(y2-9)/4y times 12/3y+9 does it equal
y-3
No, it is not y-3
[(y2-9)/4y] * 12/(3y+9)
=(1/4)(y+3)(y-3)(1/y)*(1/3)*[4/(y+3)]
=(y-3)/(3y)
thank you
but that wasn't an answer choice. (y-3)/y was an answer choice though
Sorry, I made an algebra error factoring the "12"
=(1/4)(y+3)(y-3)(1/y)*(1/3)*[3*4/(y+3)]
=(y-3)/y
To solve this problem, we can start by simplifying the given expression [(y^2 - 9)/4y] * [12/(3y + 9)] step by step.
First, let's factor the numerator of the first fraction, y^2 - 9, which is a difference of squares. It can be factored as (y + 3)(y - 3). Now we have [(y + 3)(y - 3)/4y] * [12/(3y + 9)].
Next, we can simplify the second fraction, 12/(3y + 9), by factoring out the common factor of 3 in both the numerator and the denominator. This gives us 4/(y + 3).

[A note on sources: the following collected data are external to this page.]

--- config.mk ---
export PLATFORM = sky130hd
export DESIGN_NAME = seg_scan_decoder
export DESIGN_NICKNAME = d
export VERILOG_FILES = /design/src/rtl/seg_scan_decoder.sv
export SDC_FILE = /design/constraint.sdc
export NUM_CORES = 1
export LEC_CHECK = 0
export CAP_MARGIN = 40
export CORE_MARGIN = 3
export CORE_UTILIZATION = 62
export CTS_CLUSTER_DIAMETER = 100
export DETAILED_ROUTE_END_ITERATION = 6
export PLACE_DENSITY = 0.86
export SYNTH_ARGS = -nofsm -noshare
export SYNTH_HDL_FRONTEND = slang
export SYNTH_SLANG_ARGS = --single-unit
--- constraint.sdc ---
create_clock -name clk -period 5.2 [get_ports clk]
set_input_delay 1.3 -clock clk [delete_from_list [all_inputs] [get_ports clk]]
set_output_delay 1.3 -clock clk [all_outputs]
set_load 0.01 [all_outputs]
--- src/rtl/seg_scan_decoder.sv ---
// seg_scan_decoder: watches a scanned six-digit seven-segment bus (one-low
// sel, active-low seg), samples each digit after sel has been stable for
// SETTLE cycles, and rebuilds binary hour/min/sec from a complete in-order
// scan frame (sec_low .. hour_hi).
//
// state   | meaning
// --------+----------------------------------------------------------
// HUNT    | waiting for a clean sec_low sample to start a frame
// COLLECT | accepting digits in scan order, exp_slot is the next slot
// CHECK   | frame complete; range-check and publish (one cycle)
module seg_scan_decoder #(
   parameter int unsigned SETTLE = 2
) (
   input  logic       clk,
   input  logic       rstn,
   input  logic [5:0] sel,
   input  logic [7:0] seg,
   output logic [4:0] hour,
   output logic [5:0] min,
   output logic [5:0] sec,
   output logic       frame_valid,
   output logic       seg_err
);

   typedef enum logic [1:0] {S_HUNT, S_COLLECT, S_CHECK} state_t;

   localparam logic [3:0] SETTLE_C = 4'(SETTLE);

   state_t     state, state_nxt;
   logic [2:0] exp_slot, exp_slot_nxt;
   logic [3:0] dig_q [6];
   logic [3:0] dig_nxt [6];
   logic [4:0] hour_nxt;
   logic [5:0] min_nxt, sec_nxt;
   logic       fv_nxt, err_nxt;

   logic [5:0] sel_q;
   logic [3:0] cnt;
   logic       taken;
   logic       strobe;

   logic [2:0] slot_idx;
   logic       slot_ok;
   logic [3:0] pat_dig;
   logic       pat_ok;

   logic [6:0] sec7, min7, hour7;
   logic       frame_ok;

   // Dwell tracking: registered sel, saturating stable-cycle count and a
   // one-shot flag so a saturated count cannot re-strobe the same dwell.
   always_ff @(posedge clk or negedge rstn) begin
      if (!rstn) begin
         sel_q <= 6'b111111;
         cnt   <= 4'd0;
         taken <= 1'b0;
      end else begin
         sel_q <= sel;
         if (sel != sel_q) begin
            cnt   <= 4'd0;
            taken <= 1'b0;
         end else begin
            if (cnt != 4'd15) cnt <= cnt + 4'd1;
            if (strobe) taken <= 1'b1;
         end
      end
   end

   // Map the registered select code to its scan slot.
   always_comb begin
      slot_idx = 3'd0;
      slot_ok  = 1'b1;
      case (sel_q)
         6'b011111: slot_idx = 3'd0;
         6'b101111: slot_idx = 3'd1;
         6'b110111: slot_idx = 3'd2;
         6'b111011: slot_idx = 3'd3;
         6'b111101: slot_idx = 3'd4;
         6'b111110: slot_idx = 3'd5;
         default:   slot_ok  = 1'b0;
      endcase
   end

   // A sel change in the strobe cycle wins: sample only while sel is still stable.
   assign strobe = slot_ok && (sel == sel_q) && !taken && (cnt == SETTLE_C);

   // Segment pattern to BCD digit; dp low or any unknown shape is rejected.
   always_comb begin
      pat_dig = 4'd0;
      pat_ok  = 1'b1;
      case (seg)
         8'hC0:   pat_dig = 4'd0;
         8'hF9:   pat_dig = 4'd1;
         8'hA4:   pat_dig = 4'd2;
         8'hB0:   pat_dig = 4'd3;
         8'h99:   pat_dig = 4'd4;
         8'h92:   pat_dig = 4'd5;
         8'h82:   pat_dig = 4'd6;
         8'hF8:   pat_dig = 4'd7;
         8'h80:   pat_dig = 4'd8;
         8'h90:   pat_dig = 4'd9;
         default: pat_ok  = 1'b0;
      endcase
   end

   // Binary reconstruction of the stored frame and its range check.
   always_comb begin
      sec7     = 7'(dig_q[1]) * 7'd10 + 7'(dig_q[0]);
      min7     = 7'(dig_q[3]) * 7'd10 + 7'(dig_q[2]);
      hour7    = 7'(dig_q[5]) * 7'd10 + 7'(dig_q[4]);
      frame_ok = (dig_q[1] <= 4'd5) && (dig_q[3] <= 4'd5) && (hour7 <= 7'd23);
   end

   // Frame state machine: next state, digit writes and output pulses.
   always_comb begin
      state_nxt    = state;
      exp_slot_nxt = exp_slot;
      for (int i = 0; i < 6; i++) dig_nxt[i] = dig_q[i];
      hour_nxt     = hour;
      min_nxt      = min;
      sec_nxt      = sec;
      fv_nxt       = 1'b0;
      err_nxt      = 1'b0;
      case (state)
         S_HUNT: begin
            if (strobe && slot_idx == 3'd0 && pat_ok) begin
               dig_nxt[0]   = pat_dig;
               exp_slot_nxt = 3'd1;
               state_nxt    = S_COLLECT;
            end
         end
         S_COLLECT: begin
            if (strobe) begin
               if (slot_idx == exp_slot && pat_ok) begin
                  dig_nxt[exp_slot] = pat_dig;
                  if (exp_slot == 3'd5) state_nxt = S_CHECK;
                  else                  exp_slot_nxt = exp_slot + 3'd1;
               end else begin
                  err_nxt = 1'b1;
                  // A clean sec_low both flags the broken frame and starts the next one.
                  if (slot_idx == 3'd0 && pat_ok) begin
                     dig_nxt[0]   = pat_dig;
                     exp_slot_nxt = 3'd1;
                  end else begin
                     state_nxt = S_HUNT;
                  end
               end
            end
         end
         S_CHECK: begin
            if (frame_ok) begin
               hour_nxt = hour7[4:0];
               min_nxt  = min7[5:0];
               sec_nxt  = sec7[5:0];
               fv_nxt   = 1'b1;
            end else begin
               err_nxt = 1'b1;
            end
            state_nxt = S_HUNT;
         end
         default: state_nxt = S_HUNT;
      endcase
   end

   // State, digit store and registered outputs.
   always_ff @(posedge clk or negedge rstn) begin
      if (!rstn) begin
         state       <= S_HUNT;
         exp_slot    <= 3'd0;
         for (int i = 0; i < 6; i++) dig_q[i] <= 4'd0;
         hour        <= 5'd0;
         min         <= 6'd0;
         sec         <= 6'd0;
         frame_valid <= 1'b0;
         seg_err     <= 1'b0;
      end else begin
         state       <= state_nxt;
         exp_slot    <= exp_slot_nxt;
         for (int i = 0; i < 6; i++) dig_q[i] <= dig_nxt[i];
         hour        <= hour_nxt;
         min         <= min_nxt;
         sec         <= sec_nxt;
         frame_valid <= fv_nxt;
         seg_err     <= err_nxt;
      end
   end

endmodule
# [Word level (Yosys, flattened, before mapping)]
# Index checks and enable logic that the tools add are counted.
[totals] reg_bits=59 out_inout_bits=19
[op_classes] n_bitwise=1 n_eq_ne=30 n_mul=3 order_cmp=5 n_mux=35 add_sub_neg=5 reduce_logical=23
[op_table] op="$eq A8 B8 Y1 const B" n=10
[op_table] op="$pmux W4 S9" n=1
[op_table] op="$eq A6 B6 Y1 const B" n=5
[op_table] op="$bwmux W24" n=1
[op_table] op="$mux W24" n=1
[op_table] op="$mux W4" n=6
[op_table] op="$mux W20" n=1
[op_table] op="$mux W3" n=5
[op_table] op="$pmux W3 S5" n=1
[op_table] op="$add A6 B4 Y6" n=2
[op_table] op="$demux W4 S3" n=1
[op_table] op="$ne A3 B3 Y1 const B" n=4
[op_table] op="$logic_and A1 B1 Y1" n=10
[op_table] op="$mul A4 B3 Y5 const B" n=2
[op_table] op="$mux W2" n=5
[op_table] op="$reduce_or A10 Y1" n=1
[op_table] op="$mux W1" n=9
[op_table] op="$le A4 B3 Y1 const B" n=2
[op_table] op="$pmux W4 S2" n=1
[op_table] op="$reduce_and A4 Y1" n=2
[op_table] op="$add A7 B4 Y7" n=1
[op_table] op="$le A7 B5 Y1 const B" n=1
[op_table] op="$eq A6 B5 Y1 const B" n=1
[op_table] op="$eq A6 B6 Y1" n=1
[op_table] op="25 further kinds" n=28

# [Depth between registers and ports, before layout]
[depth] ltp_word=10 mapped_depth=12

# [Least setup slack after synthesis]
# OpenSTA, ideal clock, no wires.
[synth_path] kind="input -> register" start="input port seg[5]" end="register dig_q[20] in the netlist's numbering" setup_ns=0.125 t_required_ns=5.075 stages=7 arrival_ns=3.036 setup_slack_ns=2.039 cell_sequence="or3b_2 -> o21ai_0 -> clkbuf_1 -> o221a_2 -> and2_2 -> o31ai_1 -> mux2_2"
[synth_between] elab_chain_cells=7
[synth_lines] item="start: declaration" line_no="17" rtl="input logic [7:0] seg,"
[synth_lines] item="$eq A8 B8 Y1" line_no="91" rtl="case (seg)"
[synth_lines] item="$reduce_or A10 Y1 (no line)"
[synth_lines] item="$mux W1" line_no="91"
[synth_lines] item="$logic_and A1 B1 Y1" line_no="134" rtl="if (slot_idx == exp_slot && pat_ok) begin"
[synth_lines] item="$mux W4" line_no="134"
[synth_lines] item="$mux W24" line_no="133" rtl="if (strobe) begin"
[synth_lines] item="$pmux W4 S2" line_no="124" rtl="case (state)"
[synth_lines] item="end: declaration" line_no="31" rtl="logic [3:0] dig_q [6];"
# Several ways; a longest one is shown, not always the timed one. The select of a mux whose other input is x is not followed.
# A chain may end at the register's enable or synchronous reset.

# [Worst setup path in the final report]
[layout_path] start="input port seg[3]" end="register dig_q[14] in the netlist's numbering"
[layout_between] elab_chain_cells=5
[layout_lines] item="$eq A8 B8 Y1" line_no="91"
[layout_lines] item="$reduce_or A10 Y1 (no line)"
[layout_lines] item="$mux W1" line_no="91"
[layout_lines] item="$logic_and A1 B1 Y1" line_no="134"
[layout_lines] item="$reduce_and A3 Y1 (no line)"
# Several ways; a longest one is shown, not always the timed one.

==> impl_metrics.json <==
{
  "cts_num_sinks": 59,
  "fillCellCount": 339,
  "cts_max_path_buffers": 2,
  "detail_route.wirelength_um": 6800,
  "core_area_um2": 5270,
  "worst_path_required_ns": 5.43,
  "drc": 0,
  "number_of_global_route_vias_before_repair": 2619,
  "setup_total_negative_slack_ns": 0,
  "clock_skew_ns": 0.00834,
  "clkLatencyLatePin_ns": 0.35,
  "syn_avg_cell_area_um2": 11.4,
  "syn_to_final_growth_pct": 17.2,
  "via_count": 2480,
  "sequential_cell_area_um2": 1480,
  "final_util_pct": 77.7,
  "synthesized_netlist_net_count": 351,
  "power.leakage_nw": 1.97,
  "fp.dieArea_um2": 6570,
  "syn-cell-area_um2": 3490,
  "gr-usage-all-layers_pct": 23.9,
  "drt_first_iter_violations": 99,
  "end_kind": "register",
  "p_per_area_nw_per_um2": 229,
  "cts-htree-levels": 3,
  "setup_viol": 0,
  "yosys.cell_types.count": 51,
  "rr_startpoint": "dig_q[1]$_DFFE_PN0P_",
  "slew_viol_final": 0,
  "detail_route.first_pass.iterations": 4,
  "holdBufCountCts": 0,
  "overflow": 0,
  "dp_worst_setup_slack_ns": 1.19,
  "synth-warning-count": 0,
  "clk_root_buffer_cell": "sky130_fd_sc_hd__clkbuf_8",
  "drive_above_1_share_pct": 21.5,
  "dp_hpwl_um": 4870,
  "chipHeight_um": 81.1,
  "vdd_drop_max_mv": 0.162,
  "synth_edf_count": 0,
  "critPathArrivalTime_ns": 3.93,
  "slew_headroom_pct": 51.2,
  "finalCriticalPeriod_ns": 3.71,
  "cts_tree": "yes",
  "postSynth.asyncResetShare_pct": 100,
  "cts.repair.resized": 0,
  "critPathLaunch": "seg[3]",
  "grt_antenna_before_repair": 0,
  "finish.net_count": 389,
  "worstSetupPathType": "input port to register",
  "io_pins": 35,
  "number_of_buffers_added_on_ports": 34,
  "grt_max_degree": 60,
  "worstPathMaxFanout": 11,
  "cts_buffers": 9,
  "first_pass_grt_wire_length_um": 11700,
  "vias_per_cell": 5.92,
  "worst_setup_path_start_kind": "input port",
  "min_path_type": "register to register",
  "postSynthRegisterBits": 59,
  "final_cell_area_um2": 4100,
  "drtAntennaViolNets": 0,
  "dieWidth_um": 81.1,
  "finalHoldViolCount": 0,
  "placed_cell_area_um2": 3890,
  "average_wire_per_standard_cell_um": 16.2,
  "gpl_wtd_cong": 0.837,
  "clk_transition_reported_paths_ns": 0.07,
  "final.hold.worst_slack_ns": 0.508,
  "placement_rows": 26,
  "synthesis.instances": 306,
  "worst_tran_pin_value_ns": 0.732,
  "setup_slack_ns": 1.49,
  "drv_cap": 0,
  "hold_path.startpoint": "hour[2]$_DFFE_PN0P_",
  "antenna_cells": 0,
  "multi_input_comb_area_um2": 1890,
  "cts_post_setup_buffers_inserted": 0,
  "fin_crit_sh_pct": 71.3,
  "ys_dominant_reg_cell": "sky130_fd_sc_hd__dfrtp_1",
  "result_of_the_run": "completed",
  "initial_core_util_pct": 66.3,
  "maxClockFrequency_mhz": 270,
  "seq_area_frac_synth_pct": 42.5,
  "rsz0062_at_grt": "false"
}
-- per-layer routing --
metal / vias up / routed length (µm) / track usage [%]
met5: - / 0 / 0
met2: 63 / 3380 / 38.9
met3: 19 / 278 / 7.87
li1: 1178 / - / -
met1: 1220 / 2970 / 28.4
met4: 0 / 177 / 11.7
-- critical path, stage by stage --
cell,delay (ns)
sky130_fd_sc_hd__clkdlybuf4s50_1,0.55
sky130_fd_sc_hd__nor4bb_1,0.41
sky130_fd_sc_hd__a21oi_1,0.13
sky130_fd_sc_hd__o21ai_0,0.18
sky130_fd_sc_hd__buf_4,0.20
sky130_fd_sc_hd__nor2_1,0.10
sky130_fd_sc_hd__nor3_2,0.28
sky130_fd_sc_hd__nor4b_4,0.40
sky130_fd_sc_hd__mux2_2,0.39
-- worst paths after layout --
path,end,slack (ns),depth (start not counted)
setup / recovery,dig_q[14]$_DFFE_PN0P_,1.49,9
hold / removal,hour[2]$_DFFE_PN0P_,0.51,1
setup reg to reg,hour[4]$_DFFE_PN0P_,2.09,10
hold reg to reg,hour[2]$_DFFE_PN0P_,0.51,1
max in group asynchronous,exp_slot[0]$_DFFE_PN0P_,3.61,2
min in group asynchronous,sec[2]$_DFFE_PN0P_,1.09,2
-- cell usage in the layout (no fill, tap or decap), types with 6 or more instances in the layout --
master                            count
sky130_fd_sc_hd__dfrtp_1             53
sky130_fd_sc_hd__nand2_1              9
sky130_fd_sc_hd__o21ai_0              9
sky130_fd_sc_hd__mux2_2              40
sky130_fd_sc_hd__clkdlybuf4s50_1     33
sky130_fd_sc_hd__dfstp_2              6
sky130_fd_sc_hd__inv_1               20
sky130_fd_sc_hd__clkbuf_8            10
sky130_fd_sc_hd__nor2_1              12
sky130_fd_sc_hd__xnor2_1             25
sky130_fd_sc_hd__nand3_1             13
sky130_fd_sc_hd__ha_1                25
sky130_fd_sc_hd__a21oi_1              9
sky130_fd_sc_hd__nor2b_1              7
-- through the flow --
stage                     instances  power, mW
final                           419      0.937
after global routing            419      0.976
after CTS                       419      0.947
after detailed placement        403      0.523
after global placement          402      0.522
after floorplan                 306      0.495
-- logic make-up (layout without fill, tap and decap cells) --
logic type / after synthesis / count (layout) / synth area share [%]
simple gates: 71 / 71 / 12.5
xor+xnor: 29 / 29 / 7.27
flops: 59 / 59 / 42.5
compound gates: 44 / 44 / 9.09
buf+inv: 30 / 73 / 3.40
fa+ha+maj: 29 / 29 / 11.2
mux: 44 / 44 / 14.0
-- synthesized netlist by cell type, types with 5 or more instances --
master	n	share of area, %
sky130_fd_sc_hd__inv_1	20	2.1
sky130_fd_sc_hd__nor2b_1	7	1.3
sky130_fd_sc_hd__ha_1	25	9.0
sky130_fd_sc_hd__o21ai_0	9	1.3
sky130_fd_sc_hd__buf_2	5	0.72
sky130_fd_sc_hd__dfstp_2	6	4.5
sky130_fd_sc_hd__dfrtp_1	53	38
sky130_fd_sc_hd__xnor2_1	25	6.3
sky130_fd_sc_hd__nand2_1	9	0.97
sky130_fd_sc_hd__nor2_1	12	1.3
sky130_fd_sc_hd__nand3_1	13	1.9
sky130_fd_sc_hd__a21oi_1	9	1.3
sky130_fd_sc_hd__mux2_2	40	13
-- cell type report --
cell class / instances / share of cell area [%]
Clock buffer: 10 / 3.36
Clock inverter: 6 / 1.56
Inverter: 20 / 1.83
Multi-Input combinational cell: 217 / 46.2
Sequential cell: 59 / 36.2
Tap cell: 70 / 2.14
Timing Repair Buffer: 37 / 8.68
-- state kept, by name (all words and copies together), names as in the netlist --
| signal | cells |
|---|---|
| cnt | 4 |
| dig_q | 24 |
| exp_slot | 3 |
| frame_valid | 1 |
| hour | 5 |
| min | 6 |
| sec | 6 |
| seg_err | 1 |
| sel_q | 6 |
| state | 2 |
| taken | 1 |
-- where the power goes --
| part | total (mW) | switching, mW | internal (mW) |
|---|---|---|---|
| Sequential | 0.469 | 0.00536 | 0.464 |
| Clock | 0.422 | 0.188 | 0.234 |
| Combinational | 0.0461 | 0.0252 | 0.0209 |
| Total | 0.937 | 0.219 | 0.718 |
Note: power is estimated with default switching activity, not from simulation.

Now, we can cancel out the common factor of (y + 3) between the two fractions, leaving us with [(y - 3)/4y] * (4/y).
After canceling out the common factors, we are left with (y - 3)/y.
So, the simplified expression is (y - 3)/y.
Please note that this answer is different from y - 3.